Ahmad Al Faqi est soupçonné d’avoir “activement participé” à la destruction des mausolées de Tombouctou pendant l’occupation des villes du nord en 2012 par Ansar Dine.

Ahmad Al Faqi, présenté par la CPI comme ancien chef du groupe djihadiste Ansar Dine est accusé d’avoir joué “un rôle majeur” dans la destruction des mausolées de Tombouctou au Mali en 2012. Des dommages “irréparables” au patrimoine culturel de l’Afrique ; des sites religieux ayant également été détruits.

“M. Ahmad Al-Faqi Al-Mahdi et ses co-auteurs ont révélé au monde entier leur mépris pour ces bâtiments et pour les règles établies par le Statut de Rome, qui définit un tel comportement comme un crime de guerre. Soyons clairs (…) ce qui est en jeu ici, c’est non seulement les murs et les pierres des mausolées détruits, importants d’un point de vue religieux, d’un point de vue historique et d’un point de vue de l’identité “, a déclaré la procureure générale de la CPI, Fatou Bensouda.

Ce procès est donc très attendu par les familles des victimes de Tombouctou, mais également par les professionnels du droit international. C’est la première fois que la CPI se penche sur un dossier de présumé terroriste depuis sa création.

Les poursuites contre Ahmad Al Faqi font suite à la demande des autorités maliennes auprès de la CPI d’enquêter sur les cas de crimes de guerre et de crimes contre l’humanité commis par les groupes armés au nord du pays.

Cette audience de confirmation des charges doit s’étendre sur deux jours, et se présente en deux volets. La première journée (qui prend fin demain) étant consacrée à la présentation des éléments du Bureau du Procureur. Puis interviendra dans la journée de mercredi, la réponse de la défense. Al Faqi et ses avocats devraient apporter des éléments pour contrer les charges du procureur.

Le patrimoine

Connue sous le nom de la “ville des 333 saints”, Tombouctou était un centre commercial et de retraite spirituelle fondé au 14e siècle. Elle avait un rôle majeur dans la propagation de l’Islam à travers le continent africain. La ville est restée aujourd’hui un haut lieu de pèlerinage pour les populations.

Fatou Bensouda a présenté l’accusé comme un “savant religieux” selon ses disciples, qui avaient aidé dans la planification des attaques du patrimoine de Tombouctou.

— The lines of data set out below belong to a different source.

===== src/core/fwsr_pkg.sv =====
package fwsr_pkg;

	// Register offsets of the controller's own register port.
	localparam logic [7:0] REG_CTRL = 8'h00;
	localparam logic [7:0] REG_ADDR = 8'h04;
	localparam logic [7:0] REG_DATA = 8'h08;
	localparam logic [7:0] REG_STAT = 8'h0c;

	// Control register fields.
	localparam int CTRL_PROG = 0;
	localparam int CTRL_ERASE = 1;
	localparam int CTRL_RESET = 2;
	localparam int CTRL_PAUSE = 3;

	// Status register fields.
	localparam int STAT_BUSY = 0;
	localparam int STAT_DONE = 1;
	localparam int STAT_FAIL = 2;
	localparam int STAT_RDY = 3;
	localparam int STAT_PAUSE = 4;
	localparam int STAT_RES_LSB = 8;
	localparam int STAT_RAW_LSB = 16;

	// Status bit positions within a byte read from the flash.
	localparam int COMPLEMENT_POLL_BIT = 7;
	localparam int TOGGLE_BIT_ONE = 6;
	localparam int TIMING_LIMIT_FLAG = 5;
	localparam int TOGGLE_BIT_TWO = 2;

	// Command cycle addresses and data in byte mode.
	localparam logic [11:0] CMD_ADDR_A = 12'haaa;
	localparam logic [11:0] CMD_ADDR_5 = 12'h555;
	localparam logic [7:0] CMD_UNLOCK1 = 8'haa;
	localparam logic [7:0] CMD_UNLOCK2 = 8'h55;
	localparam logic [7:0] CMD_PROGRAM = 8'ha0;
	localparam logic [7:0] CMD_ERASE_SETUP = 8'h80;
	localparam logic [7:0] CMD_SECTOR_ERASE = 8'h30;
	localparam logic [7:0] CMD_RESET = 8'hf0;

	// Index of the last write cycle of each command sequence.
	localparam logic [2:0] LAST_PROG = 3'h3;
	localparam logic [2:0] LAST_ERASE = 3'h5;
	localparam logic [2:0] LAST_RESET = 3'h0;

	// Bus timing.
	localparam int CLK_MHZ = 25;
	localparam int WE_LOW_NS = 50;
	localparam int WE_HIGH_NS = 40;
	localparam int READ_ACC_NS = 100;
	localparam int SYNC_STAGES = 2;
	localparam logic [3:0] WE_LOW_CYC = 4'((WE_LOW_NS * CLK_MHZ + 999) / 1000);
	localparam logic [3:0] WE_HIGH_CYC = 4'((WE_HIGH_NS * CLK_MHZ + 999) / 1000);
	localparam logic [3:0] RD_CYC = 4'((READ_ACC_NS * CLK_MHZ + 999) / 1000 + SYNC_STAGES);

	typedef enum {ST_IDLE, ST_WSET, ST_WLOW, ST_WREC, ST_RLOW, ST_RCAP, ST_EVAL, ST_PAUSE}
		fwsr_state_t;
	typedef enum {OP_PROG, OP_ERASE, OP_RESET} fwsr_op_t;
	typedef enum {PL_FIRST, PL_SECOND, PL_LIMIT, PL_FINAL} fwsr_poll_t;

endpackage


===== src/core/fwsr_host.sv =====
// How it works
// - Bit 7 may settle early; reread all.
// - Poll at program or erasing sector address.
// - Read twice, compare toggle, then read data.
// - Toggling with limit flag: recheck, else fail.
// - Resumed monitoring restarts from first read.
// - Recheck bit 7 even after limit flag.
// - After a limit failure issue the reset command; a bit 7 failure just ends.
// - Reset is one write of F0.
// - Status reads address the busy bank.
`timescale 1ns/1ps
module fwsr_host import fwsr_pkg::*; #(
	parameter int ADDR_W = 22,
	parameter int DATA_W = 8
) (
	// Clock and reset.
	input wire logic clk,
	input wire logic rst,
	// Software register port.
	input wire logic [7:0] reg_addr,
	input wire logic [31:0] reg_wdata,
	input wire logic reg_wr,
	input wire logic reg_rd,
	output logic [31:0] reg_rdata,
	// Flash pins.
	output logic [ADDR_W-1:0] flash_addr,
	output logic [DATA_W-1:0] flash_dq_o,
	output logic flash_dq_oe,
	input wire logic [DATA_W-1:0] flash_dq_i,
	output logic flash_ce_n,
	output logic flash_oe_n,
	output logic flash_we_n,
	input wire logic ready_busy_n
);
	if (ADDR_W < 12 || ADDR_W > 32 || DATA_W != 8) begin : g_bad_params
		$error("fwsr_host supports byte mode with 12 to 32 address bits only");
	end

	fwsr_state_t state_ff, nxt_state;
	fwsr_op_t op_ff, nxt_op;
	fwsr_poll_t poll_ff, nxt_poll;
	logic [2:0] idx_ff, nxt_idx;
	logic [3:0] cnt_ff, nxt_cnt;
	logic prev_tog_ff, nxt_prev_tog;
	logic done_ff, nxt_done;
	logic fail_ff, nxt_fail;
	logic pause_ff, nxt_pause;
	logic [ADDR_W-1:0] addr_ff, nxt_addr;
	logic [7:0] data_ff, nxt_data;
	logic [7:0] rd_ff, nxt_rd;
	logic [7:0] result_ff, nxt_result;
	logic [31:0] rdata_ff, nxt_rdata;
	logic [ADDR_W-1:0] pin_addr_ff, nxt_pin_addr;
	logic [7:0] pin_dq_ff, nxt_pin_dq;
	logic pin_oe_ff, nxt_pin_oe;
	logic ce_n_ff, nxt_ce_n;
	logic oe_n_ff, nxt_oe_n;
	logic we_n_ff, nxt_we_n;
	logic [8:0] sync_out;
	logic [7:0] dq_sync;
	logic rdy_sync;
	logic [ADDR_W-1:0] cmd_addr;
	logic [7:0] cmd_data;
	logic [2:0] last_idx;
	logic tog;
	logic lim;
	logic wr_ctrl;
	logic idle;

	fwsr_sync #(.WIDTH(9)) u_sync (
		.clk(clk),
		.rst(rst),
		.din({ready_busy_n, flash_dq_i}),
		.dout(sync_out)
	);
	assign dq_sync = sync_out[7:0];
	assign rdy_sync = sync_out[8];
	assign idle = (state_ff == ST_IDLE);
	assign wr_ctrl = reg_wr && reg_addr == REG_CTRL;
	assign tog = rd_ff[TOGGLE_BIT_ONE];
	assign lim = rd_ff[TIMING_LIMIT_FLAG];

	// Address and data of the current command write cycle.
	always_comb begin
		cmd_addr = ADDR_W'(CMD_ADDR_A);
		cmd_data = CMD_UNLOCK1;
		last_idx = LAST_PROG;
		case (op_ff)
			OP_PROG: begin
				last_idx = LAST_PROG;
				case (idx_ff)
					3'h0: cmd_data = CMD_UNLOCK1;
					3'h1: begin
						cmd_addr = ADDR_W'(CMD_ADDR_5);
						cmd_data = CMD_UNLOCK2;
					end
					3'h2: cmd_data = CMD_PROGRAM;
					default: begin
						cmd_addr = addr_ff;
						cmd_data = data_ff;
					end
				endcase
			end
			OP_ERASE: begin
				last_idx = LAST_ERASE;
				case (idx_ff)
					3'h0, 3'h3: cmd_data = CMD_UNLOCK1;
					3'h1, 3'h4: begin
						cmd_addr = ADDR_W'(CMD_ADDR_5);
						cmd_data = CMD_UNLOCK2;
					end
					3'h2: cmd_data = CMD_ERASE_SETUP;
					default: begin
						cmd_addr = addr_ff;
						cmd_data = CMD_SECTOR_ERASE;
					end
				endcase
			end
			default: begin
				last_idx = LAST_RESET;
				cmd_addr = addr_ff;
				cmd_data = CMD_RESET;
			end
		endcase
	end

	// Sequencer: command writes, then the toggle polling procedure.
	always_comb begin
		nxt_state = state_ff;
		nxt_op = op_ff;
		nxt_poll = poll_ff;
		nxt_idx = idx_ff;
		nxt_cnt = cnt_ff;
		nxt_prev_tog = prev_tog_ff;
		nxt_done = done_ff;
		nxt_fail = fail_ff;
		nxt_rd = rd_ff;
		nxt_result = result_ff;
		nxt_pause = wr_ctrl ? reg_wdata[CTRL_PAUSE] : pause_ff;
		nxt_addr = (reg_wr && idle && reg_addr == REG_ADDR) ? reg_wdata[ADDR_W-1:0] : addr_ff;
		nxt_data = (reg_wr && idle && reg_addr == REG_DATA) ? reg_wdata[7:0] : data_ff;
		case (state_ff)
			ST_IDLE: begin
				if (wr_ctrl && |reg_wdata[CTRL_RESET:CTRL_PROG]) begin
					nxt_op = reg_wdata[CTRL_PROG] ? OP_PROG :
						reg_wdata[CTRL_ERASE] ? OP_ERASE : OP_RESET;
					nxt_idx = 3'h0;
					nxt_done = 1'b0;
					nxt_fail = 1'b0;
					nxt_state = ST_WSET;
				end
			end
			ST_WSET: begin
				nxt_cnt = WE_LOW_CYC - 4'h1;
				nxt_state = ST_WLOW;
			end
			ST_WLOW: begin
				nxt_cnt = cnt_ff - 4'h1;
				if (cnt_ff == 4'h0) begin
					nxt_cnt = WE_HIGH_CYC - 4'h1;
					nxt_state = ST_WREC;
				end
			end
			ST_WREC: begin
				nxt_cnt = cnt_ff - 4'h1;
				if (cnt_ff == 4'h0) begin
					nxt_idx = idx_ff + 3'h1;
					nxt_state = ST_WSET;
					if (idx_ff == last_idx && op_ff == OP_RESET) begin
						nxt_done = 1'b1;
						nxt_state = ST_IDLE;
					end else if (idx_ff == last_idx) begin
						// Status is valid once the last write strobe has risen.
						nxt_poll = PL_FIRST;
						nxt_cnt = RD_CYC - 4'h1;
						nxt_state = ST_RLOW;
					end
				end
			end
			ST_RLOW: begin
				nxt_cnt = cnt_ff - 4'h1;
				if (cnt_ff == 4'h0) begin
					nxt_state = ST_RCAP;
				end
			end
			ST_RCAP: begin
				nxt_rd = dq_sync;
				nxt_state = ST_EVAL;
			end
			ST_EVAL: begin
				nxt_cnt = RD_CYC - 4'h1;
				nxt_state = ST_RLOW;
				nxt_prev_tog = tog;
				if (pause_ff && poll_ff != PL_FINAL) begin
					nxt_state = ST_PAUSE;
				end else begin
					case (poll_ff)
						PL_FIRST: nxt_poll = PL_SECOND;
						PL_SECOND: begin
							if (tog == prev_tog_ff) begin
								nxt_poll = PL_FINAL;
							end else if (lim) begin
								nxt_poll = PL_LIMIT;
							end
						end
						PL_LIMIT: begin
							if (tog == prev_tog_ff) begin
								nxt_poll = PL_FINAL;
							end else begin
								// Still toggling after the limit flag: give up and reset.
								nxt_fail = 1'b1;
								nxt_op = OP_RESET;
								nxt_idx = 3'h0;
								nxt_state = ST_WSET;
							end
						end
						default: begin
							// Bit 7 is checked again on this fresh read of the array.
							nxt_result = rd_ff;
							nxt_fail = (op_ff == OP_PROG) ?
								rd_ff[COMPLEMENT_POLL_BIT] != data_ff[COMPLEMENT_POLL_BIT] :
								!rd_ff[COMPLEMENT_POLL_BIT];
							nxt_done = 1'b1;
							nxt_state = ST_IDLE;
						end
					endcase
				end
			end
			ST_PAUSE: begin
				if (!pause_ff) begin
					nxt_poll = PL_FIRST;
					nxt_cnt = RD_CYC - 4'h1;
					nxt_state = ST_RLOW;
				end
			end
			default: nxt_state = ST_IDLE;
		endcase
	end

	// Pin drive follows the sequencer state one cycle later.
	always_comb begin
		nxt_pin_addr = pin_addr_ff;
		nxt_pin_dq = pin_dq_ff;
		nxt_pin_oe = 1'b0;
		nxt_ce_n = 1'b1;
		nxt_oe_n = 1'b1;
		nxt_we_n = 1'b1;
		case (state_ff)
			ST_WSET, ST_WLOW, ST_WREC: begin
				nxt_pin_addr = cmd_addr;
				nxt_pin_dq = cmd_data;
				nxt_pin_oe = 1'b1;
				nxt_ce_n = 1'b0;
				nxt_we_n = (state_ff != ST_WLOW);
			end
			ST_RLOW, ST_RCAP: begin
				// Status is read at the programmed address or the erased sector.
				nxt_pin_addr = addr_ff;
				nxt_ce_n = 1'b0;
				nxt_oe_n = 1'b0;
			end
			default: nxt_pin_oe = 1'b0;
		endcase
	end

	always_comb begin
		nxt_rdata = 32'h0000_0000;
		if (reg_rd) begin
			case (reg_addr)
				REG_CTRL: nxt_rdata[CTRL_PAUSE] = pause_ff;
				REG_ADDR: nxt_rdata[ADDR_W-1:0] = addr_ff;
				REG_DATA: nxt_rdata[7:0] = data_ff;
				REG_STAT: begin
					nxt_rdata[STAT_BUSY] = !idle;
					nxt_rdata[STAT_DONE] = done_ff;
					nxt_rdata[STAT_FAIL] = fail_ff;
					nxt_rdata[STAT_RDY] = rdy_sync;
					nxt_rdata[STAT_PAUSE] = pause_ff;
					nxt_rdata[STAT_RES_LSB +: 8] = result_ff;
					nxt_rdata[STAT_RAW_LSB +: 8] = rd_ff;
				end
				default: nxt_rdata = 32'h0000_0000;
			endcase
		end
	end

	always_ff @(posedge clk) begin
		if (rst) begin
			state_ff <= ST_IDLE;
			op_ff <= OP_PROG;
			poll_ff <= PL_FIRST;
			idx_ff <= 3'h0;
			cnt_ff <= 4'h0;
			prev_tog_ff <= 1'b0;
			done_ff <= 1'b0;
			fail_ff <= 1'b0;
			pause_ff <= 1'b0;
			addr_ff <= '0;
			data_ff <= 8'h00;
			rd_ff <= 8'h00;
			result_ff <= 8'h00;
			rdata_ff <= 32'h0000_0000;
			pin_addr_ff <= '0;
			pin_dq_ff <= 8'h00;
			pin_oe_ff <= 1'b0;
			ce_n_ff <= 1'b1;
			oe_n_ff <= 1'b1;
			we_n_ff <= 1'b1;
		end else begin
			state_ff <= nxt_state;
			op_ff <= nxt_op;
			poll_ff <= nxt_poll;
			idx_ff <= nxt_idx;
			cnt_ff <= nxt_cnt;
			prev_tog_ff <= nxt_prev_tog;
			done_ff <= nxt_done;
			fail_ff <= nxt_fail;
			pause_ff <= nxt_pause;
			addr_ff <= nxt_addr;
			data_ff <= nxt_data;
			rd_ff <= nxt_rd;
			result_ff <= nxt_result;
			rdata_ff <= nxt_rdata;
			pin_addr_ff <= nxt_pin_addr;
			pin_dq_ff <= nxt_pin_dq;
			pin_oe_ff <= nxt_pin_oe;
			ce_n_ff <= nxt_ce_n;
			oe_n_ff <= nxt_oe_n;
			we_n_ff <= nxt_we_n;
		end
	end

	assign reg_rdata = rdata_ff;
	assign flash_addr = pin_addr_ff;
	assign flash_dq_o = pin_dq_ff;
	assign flash_dq_oe = pin_oe_ff;
	assign flash_ce_n = ce_n_ff;
	assign flash_oe_n = oe_n_ff;
	assign flash_we_n = we_n_ff;

	// Reads since polling started, for checking only.
	logic [3:0] reads_ff;
	always_ff @(posedge clk) begin
		if (rst || (state_ff == ST_EVAL && nxt_poll == PL_FIRST) ||
			(state_ff != ST_EVAL && nxt_state == ST_RLOW && nxt_poll == PL_FIRST)) begin
			reads_ff <= 4'h0;
		end else if (state_ff == ST_RCAP && reads_ff != 4'hf) begin
			reads_ff <= reads_ff + 4'h1;
		end
	end
endmodule


===== src/core/fwsr_sync.sv =====
`timescale 1ns/1ps
module fwsr_sync import fwsr_pkg::*; #(
	parameter int WIDTH = 9
) (
	// Clock and reset.
	input wire logic clk,
	input wire logic rst,
	// Asynchronous input and its synchronised copy.
	input wire logic [WIDTH-1:0] din,
	output logic [WIDTH-1:0] dout
);
	logic [WIDTH-1:0] meta_ff;
	logic [WIDTH-1:0] sync_ff;
	logic [WIDTH-1:0] nxt_meta;
	logic [WIDTH-1:0] nxt_sync;

	always_comb begin
		nxt_meta = din;
		nxt_sync = meta_ff;
	end

	always_ff @(posedge clk) begin
		if (rst) begin
			meta_ff <= '0;
			sync_ff <= '0;
		end else begin
			meta_ff <= nxt_meta;
			sync_ff <= nxt_sync;
		end
	end

	assign dout = sync_ff;
endmodule

===== config.mk =====
export PLATFORM = sky130hd
export DESIGN_NAME = fwsr_host
export DESIGN_NICKNAME = d
export VERILOG_FILES = /design/src/core/fwsr_pkg.sv /design/src/core/fwsr_host.sv /design/src/core/fwsr_sync.sv
export SDC_FILE = /design/constraint.sdc
export NUM_CORES = 1
export LEC_CHECK = 0
export BUFFER_PORTS_ARGS = -buffer_cell sky130_fd_sc_hd__buf_2
export CAP_MARGIN = 20
export CORE_UTILIZATION = 59
export CTS_CLUSTER_DIAMETER = 50
export DETAILED_ROUTE_END_ITERATION = 12
export PLACE_DENSITY_LB_ADDON = 0.15
export SLEW_MARGIN = 10
export SYNTH_ARGS = -nofsm -noshare
export SYNTH_HDL_FRONTEND = slang
export SYNTH_SLANG_ARGS = --single-unit

===== constraint.sdc =====
create_clock -name clk -period 6.35 [get_ports clk]
set_clock_uncertainty 0.2 [all_clocks]
set_input_delay 0.3175 -clock clk [delete_from_list [all_inputs] [get_ports clk]]
set_output_delay 0.3175 -clock clk [all_outputs]
set_load 0.1 [all_outputs]

Yosys cells after proc, flatten, opt, wreduce, memory -nomap -nowiden

Cells that the tools add are included.

Register bits after elaboration: 237
Latch bits: 0
RAM bits: 0
ROM bits: 0
Bits of input ports: 53
Output and inout port bits: 66
Logic and storage cells: 181
Memories kept: 0

$add $sub $neg: 2
$mul: 0
Divide/modulo/power cells: 0
Magnitude comparators: 0
Equality and inequality tests: 40
Shift-type cells: 0
Multiplexer cells: 67
Bitwise logic cells: 5
Reductions and logical operators: 43

Operators by type and width:

| cell                | count |
|---|---|
| $mux 32             | 17 |
| $pmux 32 s8         | 1 |
| $pmux 32 s3         | 2 |
| $pmux 22 s2         | 4 |
| $eq 32x3->1 const B | 5 |
| $logic_not 32->1    | 5 |
| $eq 32x1->1 const B | 3 |
| $eq 32x2->1 const B | 3 |
| $ne 32x3->1 const B | 2 |
| $pmux 32 s2         | 1 |
| $pmux 8 s3          | 2 |
| $pmux 14 s2         | 1 |
| $mux 3              | 9 |
| $ne 2x2->1 const B  | 13 |
| $pmux 4 s6          | 1 |
| $mux 4              | 5 |
| $pmux 3 s2          | 3 |
| $pmux 3 s3          | 2 |
| $eq 8x4->1 const B  | 2 |
| $pmux 8 s2          | 1 |
| $reduce_and 5->1    | 3 |
| $reduce_or 3->1     | 5 |
| $reduce_or 2->1     | 7 |
| $reduce_and 6->1    | 2 |
| other kinds (30)    | 58 |

Depth between registers and ports, before layout

Gate-level depths: netlist of run 1.

Depth in word-level cells: 7
Gate-level depth with buffers: 9
Gate-level depth less buffers: 7

By module

Synthesis of run 1 repeated with hierarchy kept, for this count alone.

Cells, all modules: 727
Area, all modules: 6,178.4 um^2

Modules (own cells, without submodules):

| module    | times used | cells an instance | area each (um^2) | sequential area each (um^2) |
|---|---|---|---|---|
| fwsr_host | 1          | 690               | 5,689.2          | 2,442.3 |
| fwsr_sync | 1          | 37                | 489.2            | 360.3 |

Worst setup path before layout of run 1

Ideal clock, no wire load.

Path kind: input-to-reg
Start: in reg_addr[5]
End: reg idx_ff[1]
Library setup time: 0.116 ns
Arrival: 2.018 ns
Setup slack: 4.015 ns
Stages on the path: 5
Path buffers: 0
Cell sequence: or4_4 or4b_4 a221oi_4 nor3_1 a41o_1

Cells in the longest elaborated chain, start to end: 5

RTL lines:

| what                              | line             | text |
|---|---|---|
| from (decl)                       | fwsr_host.sv:20  | `input wire logic [7:0] reg_addr,` |
| $logic_not 8->1                   | fwsr_host.sv:79  | `assign wr_ctrl = reg_wr && reg_addr == REG_CTRL;` |
| $logic_and 1x1->1                 | fwsr_host.sv:79  |  |
| $logic_and 1x1->1                 | fwsr_host.sv:144 | `if (wr_ctrl && \|reg_wdata[CTRL_RESET:CTRL_PROG]) begin` |
| $ne 2x2->1 (no source line)       | --               |  |
| $reduce_and 6->1 (no source line) | --               |  |
| to (signal assigned)              | fwsr_host.sv:313 | `idx_ff <= nxt_idx;` |
| to (decl)                         | fwsr_host.sv:42  | `logic [2:0] idx_ff, nxt_idx;` |

No other way between the ends.
A chain may end at the register's enable or synchronous reset.

Worst setup path after layout of run 1

Start: reg state_ff[0]
End: reg addr_ff[19]

Cells in the longest elaborated chain, start to end: 3

RTL lines:

| what                           | line             | text |
|---|---|---|
| from (decl)                    | fwsr_host.sv:39  | `fwsr_state_t state_ff, nxt_state;` |
| from (signal assigned)         | fwsr_host.sv:310 | `state_ff <= nxt_state;` |
| $logic_not 32->1               | fwsr_host.sv:78  | `assign idle = (state_ff == ST_IDLE);` |
| $logic_and 1x1->1 (2 in a row) | fwsr_host.sv:140 | `nxt_addr = (reg_wr && idle && reg_addr == REG_ADDR) ? reg_wdata[ADDR_W-1:0] : addr_ff;` |
| to (signal assigned)           | fwsr_host.sv:319 | `addr_ff <= nxt_addr;` |
| to (decl)                      | fwsr_host.sv:48  | `logic [ADDR_W-1:0] addr_ff, nxt_addr;` |

No other way between the ends.

==> results of run 1 <==
==> Yosys cell counts, drive strengths merged (3+ instances only) <==
library cell,n
nand2b,9
a31oi,4
and2,5
xnor2,3
ha,12
inv,20
buf,15
nand2,93
a211oi,22
o22ai,8
mux2,4
nor3b,3
nor2,67
a311oi,4
a21o,3
a21oi,55
o21a,3
o41ai,3
or2,4
nor4,4
nor3,10
nand3,8
dfxtp,140
a22o,14
nor2b,27
o211ai,4
o21ai,21
nand3b,3
o311ai,4
mux2i,19
clkbuf,33
a22oi,19
==> how the worst max path moves through the flow <==
stage                          endpoint  depth (start not counted)
after floorplan               idx_ff[1]                          5
after global placement    reg_rdata[22]                          5
after detailed placement    addr_ff[16]                          5
after CTS                   addr_ff[16]                          5
after global routing          cnt_ff[0]                          5
final                       addr_ff[19]                          5
==> logic make-up after synthesis <==
| logic type | synth area share, % |
|---|---|
| compound gates | 21.3 |
| mux | 3.95 |
| fa+ha+maj | 2.52 |
| simple gates | 19.7 |
| buf+inv | 4.84 |
| other cells | 0.0630 |
| flops | 47.1 |
| xor+xnor | 0.589 |
==> layer usage <==
layer	GRT usage, %	vias to the layer above	part of all wire (%)
met2	49.0	218	48
met1	39.2	2520	44
met3	5.75	29	6.7
met4	10.4	0	1.9
li1	-	2625	-
met5	0	-	0
==> power by group through the flow <==
| stage | Combinational, mW | Sequential [mW] | Clock (mW) |
|---|---|---|---|
| CTS | 1.22 | 1.06 | 0.913 |
| detailed placement | 1.20 | 1.08 | 0 |
| finish | 1.23 | 1.06 | 0.904 |
| global placement | 1.18 | 1.07 | 0 |
| global route | 1.31 | 1.07 | 0.961 |
| floorplan | 0.514 | 1.53 | 0 |
==> stage by stage <==
stage	power [mW]	instances	area, sq um
6_report	3.20	941	7360
5_1_grt	3.34	941	7360
3_5_place_dp	2.28	876	6470
3_3_place_gp	2.25	876	6470
2_1_floorplan	2.04	686	5980
4_1_cts	3.19	939	7340
==> layout make-up <==
| class | instances | area [sq um] |
|---|---|---|
| Multi-Input combinational cell | 478 | 2890 |
| Sequential cell | 140 | 2800 |
| Fill cell | 718 | 2410 |
| Timing Repair Buffer | 139 | 881 |
| Clock buffer | 19 | 432 |
| Tap cell | 133 | 166 |
| Clock inverter | 12 | 118 |
| Inverter | 20 | 75.1 |
==> worst max-delay path, stage by stage, from the launching register on <==
cell,delay [ns]
sky130_fd_sc_hd__dfxtp_1,0.52
sky130_fd_sc_hd__nor3_1,0.61
sky130_fd_sc_hd__buf_4,0.28
sky130_fd_sc_hd__and4_1,0.80
sky130_fd_sc_hd__nand2_1,0.16
sky130_fd_sc_hd__a21oi_1,0.18
==> state kept, by name (all words and copies together), names as in the netlist, 2 cells and up <==
signal / cells
reg_rdata: 24
addr_ff: 22
flash_addr: 22
u_sync.dout: 9
u_sync.meta_ff: 9
data_ff: 8
flash_dq_o: 8
rd_ff: 8
result_ff: 8
cnt_ff: 4
idx_ff: 3
state_ff: 3
op_ff: 2
poll_ff: 2
==> timing repair <==
item / in CTS / in global routing
hold endpoints to repair: 43 / 0
hold buffers: 32 / 0
endpoints found under the setup margin: 0 / 0
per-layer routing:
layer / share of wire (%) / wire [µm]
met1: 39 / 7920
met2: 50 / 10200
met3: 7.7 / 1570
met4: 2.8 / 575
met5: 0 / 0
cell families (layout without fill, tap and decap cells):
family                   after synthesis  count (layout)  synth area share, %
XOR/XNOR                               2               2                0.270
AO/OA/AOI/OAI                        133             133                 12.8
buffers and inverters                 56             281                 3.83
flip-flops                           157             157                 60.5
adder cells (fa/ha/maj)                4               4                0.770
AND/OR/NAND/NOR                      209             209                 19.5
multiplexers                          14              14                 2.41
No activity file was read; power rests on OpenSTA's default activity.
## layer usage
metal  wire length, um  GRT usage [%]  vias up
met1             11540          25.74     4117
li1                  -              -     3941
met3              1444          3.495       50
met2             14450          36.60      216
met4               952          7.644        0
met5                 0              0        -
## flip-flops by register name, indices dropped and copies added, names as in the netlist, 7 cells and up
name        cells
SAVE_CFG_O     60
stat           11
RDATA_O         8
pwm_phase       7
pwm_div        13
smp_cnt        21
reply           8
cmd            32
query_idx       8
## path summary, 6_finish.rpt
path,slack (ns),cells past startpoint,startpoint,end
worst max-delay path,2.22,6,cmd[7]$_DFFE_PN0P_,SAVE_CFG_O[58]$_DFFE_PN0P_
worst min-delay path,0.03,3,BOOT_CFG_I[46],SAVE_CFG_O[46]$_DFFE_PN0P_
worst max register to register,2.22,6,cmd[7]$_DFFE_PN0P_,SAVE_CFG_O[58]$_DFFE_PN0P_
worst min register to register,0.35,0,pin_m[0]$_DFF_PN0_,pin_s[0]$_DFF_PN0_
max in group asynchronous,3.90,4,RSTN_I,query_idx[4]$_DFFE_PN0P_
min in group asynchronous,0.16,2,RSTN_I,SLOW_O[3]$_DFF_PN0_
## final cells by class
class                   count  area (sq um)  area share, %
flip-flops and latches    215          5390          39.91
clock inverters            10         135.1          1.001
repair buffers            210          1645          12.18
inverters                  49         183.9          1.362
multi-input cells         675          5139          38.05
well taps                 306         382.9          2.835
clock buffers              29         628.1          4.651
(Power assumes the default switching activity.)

“Nous allons prouver que M. Al-Mahdi a étudié un plan commun pour attaquer ces sites, bâtiments et monuments. Il était proactif ; un leader déterminé dans cette attaque. Il a supervisé en sa qualité de chef de brigade de la morale, la Hisbah. Il a physiquement participé à l’attaque et à la destruction de ces biens”, a déclaré la procureure, qui a ajouté que la plupart de ses complices sont presque tous morts aujourd’hui.